Une démarche de réflexion éthique peut être un enjeu de cohérence qui aide les professionnels à élaborer ensemble de nouvelles façons d’être et d’agir pour autrui, selon son rythme, sa réalité, sa culture. L’ensemble des équipes rencontrées à ce sujet émet de profonds doutes en expliquant que la bientraitance, la bienveillance, le bien faire etc…sont valables quelle que soit l’entrée choisie, mais que tout choix est un renoncement. Pour des raisons éminemment légales, les renoncements actuels sont ceux du sens et des valeurs.
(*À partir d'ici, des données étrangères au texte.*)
This design comes from an exercise in tuning for small area, a short achievable clock period and few clock cycles per item on the open sky130 flow, not from production work.
Only simulation tests tie the RTL to the original design; equivalence was not proved.

==> run X: inputs <==
==> flow/design.v <==
module fp32_mul (
    input  wire        clk,
    input  wire [31:0] a,
    input  wire [31:0] b,
    output reg  [31:0] y
);
    wire        ea_z = (a[30:23] == 8'd0);
    wire        eb_z = (b[30:23] == 8'd0);
    wire        ea_m = (a[30:23] == 8'hFF);
    wire        eb_m = (b[30:23] == 8'hFF);
    wire        fa_z = (a[22:0] == 23'd0);
    wire        fb_z = (b[22:0] == 23'd0);
    wire a_zero = ea_z & fa_z;
    wire b_zero = eb_z & fb_z;
    wire a_sub  = ea_z & ~fa_z;
    wire b_sub  = eb_z & ~fb_z;
    wire a_inf  = ea_m & fa_z;
    wire b_inf  = eb_m & fb_z;
    wire a_nan  = ea_m & ~fa_z;
    wire b_nan  = eb_m & ~fb_z;
    wire is_nan  = a_nan | b_nan | (a_inf & b_zero) | (b_inf & a_zero);
    wire is_inf  = a_inf | b_inf;
    wire is_zero = a_zero | b_zero | (a_sub & b_sub);
    wire [23:0] ma = {~ea_z, a[22:0]};
    wire [23:0] mb = {~eb_z, b[22:0]};
    wire [9:0]  e0 = {2'b00, a[30:23]} + {2'b00, b[30:23]} + {9'd0, ea_z} + {9'd0, eb_z} - 10'd126;
    reg  [35:0] pl_r, ph_r;
    reg  [9:0]  e0_r;
    reg         s_r;
    reg  [1:0]  cls_r;    
    always @(posedge clk) begin
        pl_r  <= ma * mb[11:0];
        ph_r  <= ma * mb[23:12];
        e0_r  <= e0;
        s_r   <= a[31] ^ b[31];
        cls_r <= is_nan ? 2'd3 : is_inf ? 2'd2 : is_zero ? 2'd1 : 2'd0;
    end
    wire [47:0] prod = {ph_r, 12'd0} + {12'd0, pl_r};
    reg [4:0] lz;
    integer i;
    always @(*) begin
        lz = 5'd24;
        for (i = 23; i < 48; i = i + 1)
            if (prod[i]) lz = 5'd47 - i[4:0];
    end
    wire signed [10:0] e0s   = {e0_r[9], e0_r};
    wire signed [10:0] enorm = e0s - $signed({6'd0, lz});
    wire        norm   = (enorm >= 11'sd1);
    wire        e0pos  = (e0s >= 11'sd1);
    wire [4:0]  shl    = norm ? lz : (e0pos ? (e0_r[4:0] - 5'd1) : 5'd0);
    wire [10:0] rsh    = 11'sd1 - e0s;
    wire [4:0]  shr    = (rsh > 11'd31) ? 5'd31 : rsh[4:0];
    reg  [47:0] p2_r;
    reg  [4:0]  shl_r, shr_r;
    reg         e0pos_r, ovf_r, s2_r;
    reg  [7:0]  ef_r;
    reg  [1:0]  cls2_r;
    always @(posedge clk) begin
        p2_r    <= prod;
        shl_r   <= shl;
        shr_r   <= shr;
        e0pos_r <= e0pos;
        ef_r    <= norm ? enorm[7:0] : 8'd0;
        ovf_r   <= norm & (enorm >= 11'sd255);
        s2_r    <= s_r;
        cls2_r  <= cls_r;
    end
    wire [47:0] pl  = p2_r << shl_r;
    wire [25:0] wl  = {pl[47:23], |pl[22:0]};
    wire [25:0] w0  = {p2_r[47:23], |p2_r[22:0]};
    wire [51:0] wx  = {w0, 26'd0} >> shr_r;
    wire [25:0] wr  = {wx[51:27], |wx[26:0]};
    wire [25:0] w   = e0pos_r ? wl : wr;
    wire [23:0] m24 = w[25:2];
    wire        g   = w[1];
    wire        st  = w[0];
    wire [30:0] pk  = {ef_r, m24[22:0]} + {30'd0, g & (st | m24[0])};
    always @(*) begin
        case (cls2_r)
            2'd3:    y = 32'h7FC00000;
            2'd2:    y = {s2_r, 8'hFF, 23'd0};
            2'd1:    y = {s2_r, 31'd0};
            default: y = ovf_r ? {s2_r, 8'hFF, 23'd0} : {s2_r, pk};
        endcase
    end
endmodule
module fp32_add (
    input  wire        clk,
    input  wire [31:0] a,
    input  wire [31:0] b,
    input  wire        sub,
    output reg  [31:0] y
);
    wire [31:0] bb = {b[31] ^ sub, b[30:0]};
    wire a_em = (a[30:23] == 8'hFF);
    wire b_em = (bb[30:23] == 8'hFF);
    wire a_fz = (a[22:0] == 23'd0);
    wire b_fz = (bb[22:0] == 23'd0);
    wire a_inf = a_em & a_fz;
    wire b_inf = b_em & b_fz;
    wire a_nan = a_em & ~a_fz;
    wire b_nan = b_em & ~b_fz;
    wire        swap = (bb[30:0] > a[30:0]);
    wire [31:0] x = swap ? bb : a;
    wire [31:0] z = swap ? a : bb;
    wire        ae_z = (a[30:23] == 8'd0);
    wire        be_z = (bb[30:23] == 8'd0);
    wire [7:0]  ea = {a[30:24], a[23] | ae_z};
    wire [7:0]  eb = {bb[30:24], bb[23] | be_z};
    wire [7:0]  dab = ea - eb;
    wire [7:0]  dba = eb - ea;
    wire        xe_z = swap ? be_z : ae_z;
    wire        ze_z = swap ? ae_z : be_z;
    wire [7:0]  ex = swap ? eb : ea;
    wire [23:0] mx = {~xe_z, x[22:0]};
    wire [23:0] mz = {~ze_z, z[22:0]};
    wire [7:0]  d  = swap ? dba : dab;
    wire [4:0]  sh = (d > 8'd26) ? 5'd27 : d[4:0];
    wire [25:0] mz_hi = {mz, 2'b00} >> sh;
    reg  [23:0] smask;
    integer j;
    always @(*)
        for (j = 0; j < 24; j = j + 1)
            smask[j] = (j + 3 <= sh);
    wire [26:0] mz_al = {mz_hi, |(mz & smask)};
    reg  [23:0] mx_r;
    reg  [26:0] mz_r;
    reg  [7:0]  ex_r;
    reg         sx_r, es_r, zs_r;
    reg  [1:0]  sp_r;    
    always @(posedge clk) begin
        mx_r <= mx;
        mz_r <= mz_al;
        ex_r <= ex;
        sx_r <= x[31];
        es_r <= x[31] ^ z[31];
        zs_r <= a[31] & bb[31];
        sp_r <= (a_nan | b_nan | (a_inf & b_inf & (a[31] ^ bb[31]))) ? 2'd3 :
                (a_inf | b_inf) ? 2'd2 : 2'd0;
    end
    wire [27:0] sum = es_r ? ({1'b0, mx_r, 3'b000} - {1'b0, mz_r})
                           : ({1'b0, mx_r, 3'b000} + {1'b0, mz_r});
    reg [4:0] lz;
    integer i;
    always @(*) begin
        lz = 5'd27;
        for (i = 0; i < 27; i = i + 1)
            if (sum[i]) lz = 5'd26 - i[4:0];
    end
    wire [7:0]  exm1 = ex_r - 8'd1;
    wire [4:0]  shl  = ({3'd0, lz} > exm1) ? exm1[4:0] : lz;
    reg  [27:0] sum_r;
    reg  [4:0]  shl_r;
    reg  [7:0]  ex2_r;
    reg         sx2_r, zs2_r, z2_r;
    reg  [1:0]  sp2_r;
    always @(posedge clk) begin
        sum_r <= sum;
        shl_r <= shl;
        ex2_r <= ex_r;
        sx2_r <= sx_r;
        zs2_r <= zs_r;
        z2_r  <= (sum == 28'd0);
        sp2_r <= sp_r;
    end
    reg  [26:0] r;
    reg  [8:0]  e_res;
    always @(*) begin
        if (sum_r[27]) begin
            r     = {sum_r[27:2], sum_r[1] | sum_r[0]};
            e_res = {1'b0, ex2_r} + 9'd1;
        end else begin
            r     = sum_r[26:0] << shl_r;
            e_res = {1'b0, ex2_r} - {4'd0, shl_r};
        end
    end
    wire [7:0]  ef = r[26] ? e_res[7:0] : 8'd0;
    wire        g  = r[2];
    wire        st = r[1] | r[0];
    wire [30:0] pk = {ef, r[25:3]} + {30'd0, g & (st | r[3])};
    always @(*) begin
        if (sp2_r == 2'd3)
            y = 32'h7FC00000;
        else if (sp2_r == 2'd2)
            y = {sx2_r, 8'hFF, 23'd0};
        else if (z2_r)
            y = {zs2_r, 31'd0};
        else if (e_res >= 9'd255)
            y = {sx2_r, 8'hFF, 23'd0};
        else
            y = {sx2_r, pk};
    end
endmodule
module eq_biquad3 (
    input  wire        clk,
    input  wire        rst,         
    input  wire        coef_we,
    input  wire [3:0]  coef_addr,
    input  wire [31:0] coef_wdata,
    input  wire        clear,
    input  wire        in_valid,
    output wire        in_ready,
    input  wire [31:0] in_data,
    output reg         out_valid,
    output wire [31:0] out_data
);
    reg [31:0] coef [0:14];
    reg [31:0] s1 [0:2];
    reg [31:0] s2 [0:2];
    reg [31:0] xr;        
    reg [31:0] dr;        
    reg [31:0] ob;        
    reg [31:0] cr;        
    reg [31:0] mr;        
    reg [31:0] p1r;       
    reg [31:0] p2r;       
    reg [31:0] tr;        
    reg        w_en;
    reg [3:0]  w_addr;
    reg [31:0] w_data;
    reg        rst_d, clr_d;
    reg [3:0]  ph;
    reg        va, vb;    
    reg        xfull;     
    reg        xbusy;     
    reg [7:0]  sel_a;     
    reg        sel_bt;    
    reg        sel_sub;
    wire busy   = va | vb;
    wire accept = in_valid & ~xfull & ~xbusy;
    assign in_ready = ~(xfull | xbusy);
    assign out_data = dr;
    wire       wrap    = busy & (ph == 4'd14);
    wire       start   = busy ? (wrap & (xfull | accept)) : accept;
    wire       va_next = clear ? 1'b0 : (wrap | ~busy) ? start : va;
    wire       vb_next = clear ? 1'b0 : wrap ? va : vb;
    wire [3:0] ph_next = (busy & ~wrap & ~clear) ? ph + 4'd1 : 4'd0;
    function [3:0] cidx;
        input [3:0] p;
        case (p)
            4'd0:  cidx = 4'd0;    
            4'd1:  cidx = 4'd11;   
            4'd2:  cidx = 4'd12;   
            4'd3:  cidx = 4'd13;   
            4'd4:  cidx = 4'd1;    
            4'd5:  cidx = 4'd14;   
            4'd6:  cidx = 4'd5;    
            4'd7:  cidx = 4'd3;    
            4'd8:  cidx = 4'd2;    
            4'd9:  cidx = 4'd4;    
            4'd10: cidx = 4'd6;    
            4'd11: cidx = 4'd7;    
            4'd12: cidx = 4'd10;   
            4'd13: cidx = 4'd8;    
            default: cidx = 4'd9;  
        endcase
    endfunction
    wire [3:0] cnext = (busy & ~wrap) ? cidx(ph + 4'd1) : 4'd0;
    wire [31:0] mul_y;
    fp32_mul u_mul (.clk(clk), .a(cr), .b(ob), .y(mul_y));
    wire [31:0] add_a = ({32{sel_a[0]}} & s1[0]) | ({32{sel_a[1]}} & s1[1]) |
                        ({32{sel_a[2]}} & s1[2]) | ({32{sel_a[3]}} & s2[0]) |
                        ({32{sel_a[4]}} & s2[1]) | ({32{sel_a[5]}} & s2[2]) |
                        ({32{sel_a[6]}} & p1r)   | ({32{sel_a[7]}} & p2r);
    wire [31:0] add_b = sel_bt ? tr : mr;
    wire [31:0] add_y;
    fp32_add u_add (.clk(clk), .a(add_a), .b(add_b), .sub(sel_sub), .y(add_y));
    wire wr_d   = (ph == 4'd2) | (ph == 4'd5) | (ph == 4'd11);
    wire wr_t   = (ph == 4'd3) | (ph == 4'd8) | (ph == 4'd13);
    wire wr_p1  = (ph == 4'd3) | (ph == 4'd6) | (ph == 4'd12);
    wire wr_p2  = (ph == 4'd4) | (ph == 4'd10) | (ph == 4'd13);
    wire wr_m   = ~(wr_p1 | wr_p2 | (ph == 4'd10));
    wire wr_s20 = va & (ph == 4'd14);
    wire wr_s21 = vb & (ph == 4'd4);
    wire wr_s22 = vb & (ph == 4'd10);
    wire wr_s10 = vb & (ph == 4'd1);
    wire wr_s11 = vb & (ph == 4'd6);
    wire wr_s12 = vb & (ph == 4'd12);
    wire zap    = rst_d | clr_d;
    wire ux_next = (ph_next == 4'd0) | (ph_next == 4'd4) | (ph_next == 4'd8);
    wire ob_add  = (ph == 4'd2) | (ph == 4'd5) | (ph == 4'd11);    
    function [31:0] coef_rst;
        input [3:0] i;
        case (i)
            4'd0:  coef_rst = 32'h3F7ED167;
            4'd1:  coef_rst = 32'hBFFED167;
            4'd2:  coef_rst = 32'h3F7ED167;
            4'd3:  coef_rst = 32'hBFFED0B4;
            4'd4:  coef_rst = 32'h3F7DA433;
            4'd5:  coef_rst = 32'h3C9255D1;
            4'd6:  coef_rst = 32'h3D1255D1;
            4'd7:  coef_rst = 32'h3C9255D1;
            4'd8:  coef_rst = 32'hBFCB4187;
            4'd9:  coef_rst = 32'h3F28CDC7;
            4'd10: coef_rst = 32'h3F824FC8;
            4'd11: coef_rst = 32'hBFF9344E;
            4'd12: coef_rst = 32'h3F721608;
            4'd13: coef_rst = 32'hBFF9344E;
            default: coef_rst = 32'h3F76B59A;
        endcase
    endfunction
    integer k;
    always @(posedge clk) begin
        w_en   <= coef_we & ~rst & (coef_addr != 4'd15);
        w_addr <= coef_addr;
        w_data <= coef_wdata;
        rst_d  <= rst;
        clr_d  <= clear;
        for (k = 0; k < 15; k = k + 1)
            if (rst_d || (w_en && w_addr == k))
                coef[k] <= rst_d ? coef_rst(k[3:0]) : w_data;
        if (rst_d)
            cr <= coef_rst(4'd0);
        else if (w_en && w_addr == cnext)
            cr <= w_data;
        else
            cr <= coef[cnext];
        if (zap | wr_s10) s1[0] <= zap ? 32'd0 : add_y;
        if (zap | wr_s11) s1[1] <= zap ? 32'd0 : add_y;
        if (zap | wr_s12) s1[2] <= zap ? 32'd0 : add_y;
        if (zap | wr_s20) s2[0] <= zap ? 32'd0 : add_y;
        if (zap | wr_s21) s2[1] <= zap ? 32'd0 : add_y;
        if (zap | wr_s22) s2[2] <= zap ? 32'd0 : add_y;
        if (in_ready) xr <= in_data;
        if (wr_d)   dr <= add_y;
        if (wr_t)   tr <= add_y;
        if (wr_m)   mr <= mul_y;
        if (wr_p1)  p1r <= mul_y;
        if (wr_p2)  p2r <= mul_y;
        if (ob_add)
            ob <= add_y;
        else if (ux_next)
            ob <= in_ready ? in_data : xr;
        else
            ob <= dr;
        sel_a[0] <= (ph_next == 4'd3);
        sel_a[1] <= (ph_next == 4'd9);
        sel_a[2] <= (ph_next == 4'd0);
        sel_a[3] <= (ph_next == 4'd14);
        sel_a[4] <= (ph_next == 4'd4);
        sel_a[5] <= (ph_next == 4'd10);
        sel_a[6] <= (ph_next == 4'd1) | (ph_next == 4'd6) | (ph_next == 4'd11);
        sel_a[7] <= (ph_next == 4'd2) | (ph_next == 4'd8) | (ph_next == 4'd12);
        sel_bt   <= (ph_next == 4'd4) | (ph_next == 4'd10) | (ph_next == 4'd14);
        sel_sub  <= (ph_next == 4'd1) | (ph_next == 4'd6) | (ph_next == 4'd11) |
                    (ph_next == 4'd2) | (ph_next == 4'd8) | (ph_next == 4'd12);
        if (rst) begin
            ph        <= 4'd0;
            va        <= 1'b0;
            vb        <= 1'b0;
            xfull     <= 1'b0;
            xbusy     <= 1'b0;
            out_valid <= 1'b0;
        end else begin
            ph        <= ph_next;
            va        <= va_next;
            vb        <= vb_next;
            out_valid <= vb & (ph == 4'd4);
            if (start)
                xfull <= 1'b0;
            else if (accept)
                xfull <= 1'b1;
            if (start)
                xbusy <= 1'b1;
            else if (va & (ph == 4'd8))
                xbusy <= 1'b0;
        end
    end
endmodule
 Les risques psycho-sociaux ou socio-organisationnels ne sont-ils pas liés à une surenchère normative pensée isolément pour le bien d’autrui, sans lui, et aux obligations qu’ont les équipes d’appliquer des règles contraires et parfois immorales ?
 
La démarche de réflexion et le questionnement éthique partent de l’interrogation personnelle, puis, collective inhérente à la problématique de qui suis-je dans ma manière d’habiter mon statut, ma fonction, mon rôle professionnel dans une multitude de systèmes n’interagissant plus autour de valeurs, mais en fonction de normes. Si la liberté permet à l’homme de faire ce qui ne nuit pas aux droit d’autrui, pourquoi être tenté de réduire une personne avançant en âge à une somme de pertes et de déficits rapportant la question du sens à la fréquence conflictuelle du service des pommes de terre tant attendues ?
 Peut-être parce que la question technique prend parfois le pas sur la question éthique et, peut- être, parce qu’il est désormais plus grave d’être en décalage avec la règle que de méconnaitre le sens de la liberté, de l’égalité ou de la fraternité.